■ PROBLEM TO SOLVE ■
Scan the entries below and extract each line with the word "arlen" in it.

■ EXTRACTED DATA ■
===== src/rtl/lb_conv_mac.sv =====
// Combinational KxK signed dot product at full precision; shared with the
// pooling path, so it carries no state of its own.
module lb_conv_mac
  import cnn_pkg::*;
#(
  parameter  int DATA_W = DATA_W_DEF,
  parameter  int K      = K_DEF,
  localparam int ACC_W  = acc_w(DATA_W, K)
) (
  input  logic [K*K*DATA_W-1:0] window,
  input  logic [K*K*DATA_W-1:0] weights,
  output logic signed [ACC_W-1:0] sum
);

  localparam int PW = 2 * DATA_W;

  logic signed [PW-1:0] prod [K*K];

  for (genvar i = 0; i < K * K; i++) begin : g_prod
    logic signed [DATA_W-1:0] pix;
    logic signed [DATA_W-1:0] wgt;
    assign pix     = window[i*DATA_W +: DATA_W];
    assign wgt     = weights[i*DATA_W +: DATA_W];
    assign prod[i] = PW'(pix) * PW'(wgt);
  end

  always_comb begin
    sum = '0;
    for (int i = 0; i < K * K; i++) begin
      sum = sum + ACC_W'(prod[i]);
    end
  end

endmodule
===== config.mk =====
export PLATFORM = sky130hd
export DESIGN_NAME = circuito_exp4
export DESIGN_NICKNAME = d
export VERILOG_FILES = /design/src/rtl/circuito_exp4.sv
export SDC_FILE = /design/constraint.sdc
export NUM_CORES = 1
export LEC_CHECK = 0
export CAP_MARGIN = 20
export CELL_PAD_IN_SITES_DETAIL_PLACEMENT = 0
export CELL_PAD_IN_SITES_GLOBAL_PLACEMENT = 2
export CORE_ASPECT_RATIO = 0.7
export CORE_UTILIZATION = 29
export DETAILED_ROUTE_END_ITERATION = 16
export GPL_TIMING_DRIVEN = 1
export PLACE_DENSITY_LB_ADDON = 0.1
export SLEW_MARGIN = 20
export SYNTH_ARGS = -nofsm -noshare
export SYNTH_HDL_FRONTEND = slang
export SYNTH_SLANG_ARGS = --single-unit

===== constraint.sdc =====
create_clock -name clock -period 2.9 [get_ports clock]
set_input_delay 0.58 -clock clock [delete_from_list [all_inputs] [get_ports clock]]
set_output_delay 0.58 -clock clock [all_outputs]
set_load 0.005 [all_outputs]
<file path="src/rtl/pc_pkg.sv">
// Shared fetch-side definitions: branch opcodes, PC FSM encoding and default widths.
package pc_pkg;

  localparam int DEFAULT_ADDR_WIDTH = 32;
  localparam int DEFAULT_PC_STEP    = 4;

  // Opcodes resolved by the branch-equal-zero unit that produce BO.
  localparam logic [5:0] OP_JMP  = 6'b010100;
  localparam logic [5:0] OP_BEQZ = 6'b010101;

  typedef enum logic [1:0] {
    ST_BOOT     = 2'd0,
    ST_FETCH    = 2'd1,
    ST_REDIRECT = 2'd2
  } pc_state_t;

endpackage

</file>
<file path="src/rtl/pc_flush_counter.sv">
// Loadable down-counter that times the post-redirect squash window and gates new branches.
module pc_flush_counter #(
  parameter int FLUSH_CYCLES = 2
) (
  input  logic clk,
  input  logic rst,
  input  logic load,
  output logic flush,
  output logic idle,
  output logic last
);

  logic [2:0] cnt;

  always_ff @(posedge clk or posedge rst) begin
    if (rst) begin
      cnt <= 3'd0;
    end else if (load) begin
      cnt <= 3'(FLUSH_CYCLES);
    end else if (cnt != 3'd0) begin
      cnt <= cnt - 3'd1;
    end
  end

  assign flush = (cnt != 3'd0);
  assign idle  = (cnt == 3'd0);
  assign last  = (cnt == 3'd1);

endmodule

</file>
<file path="src/rtl/pc_branch_redirect.sv">
// Program counter owner: sequential fetch with ready handshake, redirect on taken branch, flush window.
module pc_branch_redirect
  import pc_pkg::*;
#(
  parameter int                       ADDR_WIDTH   = DEFAULT_ADDR_WIDTH,
  parameter logic [ADDR_WIDTH-1:0]    RESET_ADDR   = '0,
  parameter int                       PC_STEP      = DEFAULT_PC_STEP,
  parameter int                       ALIGN_BITS   = 2,
  parameter int                       FLUSH_CYCLES = 2,
  parameter int                       CNT_WIDTH    = 16
) (
  input  logic                  CLK,
  input  logic                  RST,
  input  logic                  BO,
  input  logic                  BVALID,
  input  logic [ADDR_WIDTH-1:0] BTARGET,
  input  logic                  STALL,
  input  logic                  IMEM_READY,
  output logic [ADDR_WIDTH-1:0] IADDR,
  output logic                  IREQ,
  output logic                  FLUSH,
  output logic                  MISALIGN,
  output logic [CNT_WIDTH-1:0]  BCOUNT,
  output pc_state_t             DBG_STATE
);

  localparam logic [ADDR_WIDTH-1:0] ALIGN_MASK = ~({ADDR_WIDTH{1'b1}} << ALIGN_BITS);

  pc_state_t state, state_next;
  logic      flush_idle;
  logic      flush_last;
  logic      taken;
  logic      accept;

  // Wrong-path branches arriving while the flush counter runs are dropped by the idle gate.
  assign taken = BVALID & BO & flush_idle & (state != ST_BOOT);

  pc_flush_counter #(
    .FLUSH_CYCLES(FLUSH_CYCLES)
  ) u_flush (
    .clk  (CLK),
    .rst  (RST),
    .load (taken),
    .flush(FLUSH),
    .idle (flush_idle),
    .last (flush_last)
  );

  // Fetch handshake: IREQ is the valid, IMEM_READY the ready; a fetch is accepted
  // in any cycle both are high, IREQ never depends on IMEM_READY.
  always_comb begin
    state_next = state;
    IREQ       = 1'b0;
    case (state)
      ST_BOOT: state_next = ST_FETCH;
      ST_FETCH: IREQ = ~STALL;
      ST_REDIRECT: begin
        IREQ = ~STALL;
        if (flush_last) state_next = ST_FETCH;
      end
      default: state_next = ST_BOOT;
    endcase
    if (taken) state_next = ST_REDIRECT;
  end

  assign accept    = IREQ & IMEM_READY;
  assign DBG_STATE = state;

  always_ff @(posedge CLK or posedge RST) begin
    if (RST) begin
      state    <= ST_BOOT;
      IADDR    <= RESET_ADDR;
      MISALIGN <= 1'b0;
      BCOUNT   <= '0;
    end else begin
      state <= state_next;
      // A redirect overrides an accept in the same cycle; that fetch is squashed by FLUSH.
      if (taken) begin
        IADDR <= BTARGET & ~ALIGN_MASK;
      end else if (accept) begin
        IADDR <= IADDR + ADDR_WIDTH'(PC_STEP);
      end
      if (taken && ((BTARGET & ALIGN_MASK) != '0)) begin
        MISALIGN <= 1'b1;
      end
      if (taken && (BCOUNT != {CNT_WIDTH{1'b1}})) begin
        BCOUNT <= BCOUNT + 1'b1;
      end
    end
  end

endmodule

</file>
<file path="config.mk">
export PLATFORM = sky130hd
export DESIGN_NAME = pc_branch_redirect
export DESIGN_NICKNAME = d
export VERILOG_FILES = /design/src/rtl/pc_pkg.sv /design/src/rtl/pc_flush_counter.sv /design/src/rtl/pc_branch_redirect.sv
export SDC_FILE = /design/constraint.sdc
export NUM_CORES = 1
export LEC_CHECK = 0
export ABC_AREA = 1
export BUFFER_PORTS_ARGS = -buffer_cell sky130_fd_sc_hd__buf_4
export CELL_PAD_IN_SITES_DETAIL_PLACEMENT = 1
export CELL_PAD_IN_SITES_GLOBAL_PLACEMENT = 2
export CORE_MARGIN = 5
export CORE_UTILIZATION = 31
export CTS_CLUSTER_SIZE = 30
export DETAILED_ROUTE_END_ITERATION = 12
export GPL_ROUTABILITY_DRIVEN = 0
export PLACE_DENSITY = 0.93
export SETUP_SLACK_MARGIN = 0.3
export SYNTH_ARGS = -nofsm -noshare
export SYNTH_HDL_FRONTEND = slang
export SYNTH_HIERARCHICAL = 1
export SYNTH_SLANG_ARGS = --single-unit
</file>
<file path="constraint.sdc">
create_clock -name CLK -period 3.7 [get_ports CLK]
set_input_delay 0.925 -clock CLK [delete_from_list [all_inputs] [get_ports CLK]]
set_output_delay 0.925 -clock CLK [all_outputs]
set_load 0.02 [all_outputs]
</file>
# After elaboration in Yosys (flattened, before gate mapping)
# Cells that the tools add are included.
word_totals:
  reg_bits: 54
  latchBits: 0
  ram_bits: 0
  mem_bits_ro: 0
  inputBits: 38
  out_inout_bits: 53
  word_cells: 38
  mem_count: 0
op_classes:
  addsub: 3
  n_mul: 0
  n_div: 0
  n_lt_le_gt_ge: 0
  eq_ne: 6
  n_shift: 0
  mux: 8
  n_bitwise: 5
  n_reduce_logical: 11
ops:
  columns: ["op", "count"]
  rows:
  - ["32-bit 2-to-1 mux", 2]
  - ["32-bit by 3-bit adder with 32-bit output (second input constant)", 1]
  - ["32-bit nonzero test", 1]
  - ["16-bit by 1-bit adder with 16-bit output (second input constant)", 1]
  - ["16-bit != test (second input constant)", 1]
  - ["3-bit 2-to-1 mux", 2]
  - ["2-bit one-hot mux with 3 select lines", 1]
  - ["2-bit nonzero test", 3]
  - ["1-bit bitwise AND", 4]
  - ["2-bit 2-to-1 mux", 2]
  - ["3-bit by 1-bit == test with 1-bit output (second input constant)", 1]
  - ["3-bit logical NOT", 1]
  - ["3-bit != test (second input constant)", 1]
  - ["3-bit nonzero test", 1]
  - ["3-bit by 1-bit subtractor with 3-bit output (second input constant)", 1]
  - ["2-bit by 1-bit == test with 1-bit output (second input constant)", 1]
  - ["2-bit == test (second input constant)", 1]
  - ["1-bit logical AND", 2]
  - ["2-bit logical NOT", 1]
  - ["2-bit != test (second input constant)", 1]
  - ["2-bit AND reduction", 1]
  - ["2-bit OR reduction", 1]
  - ["1-bit 2-to-1 mux", 1]
  - ["1-bit NOT", 1]

# Longest topological paths before layout
# Gate-level depths: netlist (run 1).
logic_depth:
  depth_word: 6
  mapped_depth: 13
  mapped_depth_nobuf: 12

# Modules after synthesis
# Netlist (run 1), hierarchy kept.
modules_own_cells:
  columns: ["mod", "n_inst", "cells_each", "area_each_um2", "seq_area_each_um2"]
  rows:
  - ["pc_branch_redirect", 1, 535, 3535.9, 1226.2]
  - ["pc_flush_counter", 1, 27, 212.7, 75.1]

# Worst setup path after synthesis (run 1)
# Ideal clock, no wire load.
synth_timing:
  path_type: "input port to output port"
  startpoint: "input port STALL"
  endpoint: "output port IREQ"
  arrival_ns: 1.273
  required_time_ns: 2.775
  slack_ns: 1.502
  stages: 1
  n_path_buf: 0
  cell_sequence: "nor2_1"
synth_between:
  elab_chain_len: 2
synth_lines:
  columns: ["item", "line", "source"]
  rows:
  - ["from (decl)", "pc_branch_redirect.sv:17", "input logic STALL,"]
  - ["1-bit NOT", "pc_branch_redirect.sv:56, pc_branch_redirect.sv:58", null]
  - ["1-bit 2-to-1 mux", null, null]
  - ["to (decl)", "pc_branch_redirect.sv:20", "output logic IREQ,"]
# Every way passes these cells.

# Worst setup path in the final report (run 1)
layout_timing:
  startpoint: "register u_flush.cnt[0]"
  endpoint: "register IADDR[3]"
layout_between:
  elab_chain_len: 4
  word_cells_on_any_way: 5
  classes_between: "mux (1); bitwise (2); reduce/logical (2)"
layout_lines:
  columns: ["item", "line", "source"]
  rows:
  - ["from (decl)", "pc_flush_counter.sv:13", "logic [2:0] cnt;"]
  - ["from (signal assigned)", "pc_flush_counter.sv:19", "cnt <= 3'(FLUSH_CYCLES);"]
  - ["from (signal assigned)", "pc_flush_counter.sv:21", "cnt <= cnt - 3'd1;"]
  - ["3-bit logical NOT *", "pc_flush_counter.sv:26", "assign idle = (cnt == 3'd0);"]
  - ["via flush_idle", "pc_branch_redirect.sv:30", "logic flush_idle;"]
  - ["1-bit bitwise AND * (2 in series)", "pc_branch_redirect.sv:36", "assign taken = BVALID & BO & flush_idle & (state != ST_BOOT);"]
  - ["32-bit 2-to-1 mux or 2-bit nonzero test (tied branches)", null, null]
  - ["to (signal assigned)", "pc_branch_redirect.sv:79", "IADDR <= BTARGET & ~ALIGN_MASK;"]
  - ["to (signal assigned)", "pc_branch_redirect.sv:81", "IADDR <= IADDR + ADDR_WIDTH'(PC_STEP);"]
  - ["to (decl)", "pc_branch_redirect.sv:19", "output logic [ADDR_WIDTH-1:0] IADDR,"]
# The timed path passes the listed nets; every way through them passes the cells marked *.
# A chain may end at the register's enable or synchronous reset.
[config.mk]
export PLATFORM = sky130hd
export DESIGN_NAME = inst_sram_axi_rd_bridge_flat
export DESIGN_NICKNAME = d
export VERILOG_FILES = /design/src/rtl/inst_sram_axi_rd_bridge_if.sv /design/src/rtl/inst_sram_axi_rd_bridge.sv /design/src/flat_wrapper.sv
export SDC_FILE = /design/constraint.sdc
export NUM_CORES = 1
export LEC_CHECK = 0
export BUFFER_PORTS_ARGS = -buffer_cell sky130_fd_sc_hd__buf_4
export CORE_MARGIN = 10
export CORE_UTILIZATION = 30
export DETAILED_ROUTE_END_ITERATION = 6
export PLACE_DENSITY = 0.61
export SLEW_MARGIN = 20
export SYNTH_ARGS = -nofsm -noshare
export SYNTH_HDL_FRONTEND = slang
export SYNTH_SLANG_ARGS = --single-unit
[constraint.sdc]
create_clock -name cpu_clk_50M -period 2.75 [get_ports cpu_clk_50M]
set_clock_uncertainty 0.05 [all_clocks]
set_input_delay 0.275 -clock cpu_clk_50M [delete_from_list [all_inputs] [get_ports cpu_clk_50M]]
set_output_delay 0.275 -clock cpu_clk_50M [all_outputs]
set_load 0.005 [all_outputs]
[src/rtl/inst_sram_axi_rd_bridge_if.sv]
// Bus bundles for the instruction fetch bridge: the SRAM-like fetch port
// and the AXI4 read-address/read-data channels toward the crossbar.

interface inst_sram_if;
  logic        inst_req;
  logic [31:0] inst_addr;
  logic        inst_addr_ok;
  logic        inst_data_ok;
  logic [31:0] inst_rdata;
  logic        inst_err;

  modport master (
    output inst_req,
    output inst_addr,
    input  inst_addr_ok,
    input  inst_data_ok,
    input  inst_rdata,
    input  inst_err
  );

  modport slave (
    input  inst_req,
    input  inst_addr,
    output inst_addr_ok,
    output inst_data_ok,
    output inst_rdata,
    output inst_err
  );
endinterface

interface axi_rd_if;
  logic [3:0]  arid;
  logic [31:0] araddr;
  logic [7:0]  arlen;
  logic [2:0]  arsize;
  logic [1:0]  arburst;
  logic [1:0]  arlock;
  logic [3:0]  arcache;
  logic [2:0]  arprot;
  logic        arvalid;
  logic        arready;
  logic [3:0]  rid;
  logic [31:0] rdata;
  logic [1:0]  rresp;
  logic        rlast;
  logic        rvalid;
  logic        rready;

  modport master (
    output arid,
    output araddr,
    output arlen,
    output arsize,
    output arburst,
    output arlock,
    output arcache,
    output arprot,
    output arvalid,
    input  arready,
    input  rid,
    input  rdata,
    input  rresp,
    input  rlast,
    input  rvalid,
    output rready
  );

  modport slave (
    input  arid,
    input  araddr,
    input  arlen,
    input  arsize,
    input  arburst,
    input  arlock,
    input  arcache,
    input  arprot,
    input  arvalid,
    output arready,
    output rid,
    output rdata,
    output rresp,
    output rlast,
    output rvalid,
    input  rready
  );
endinterface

■ EXPECTED ANSWER ■
  logic [7:0]  arlen;
    output arlen,
    input  arlen,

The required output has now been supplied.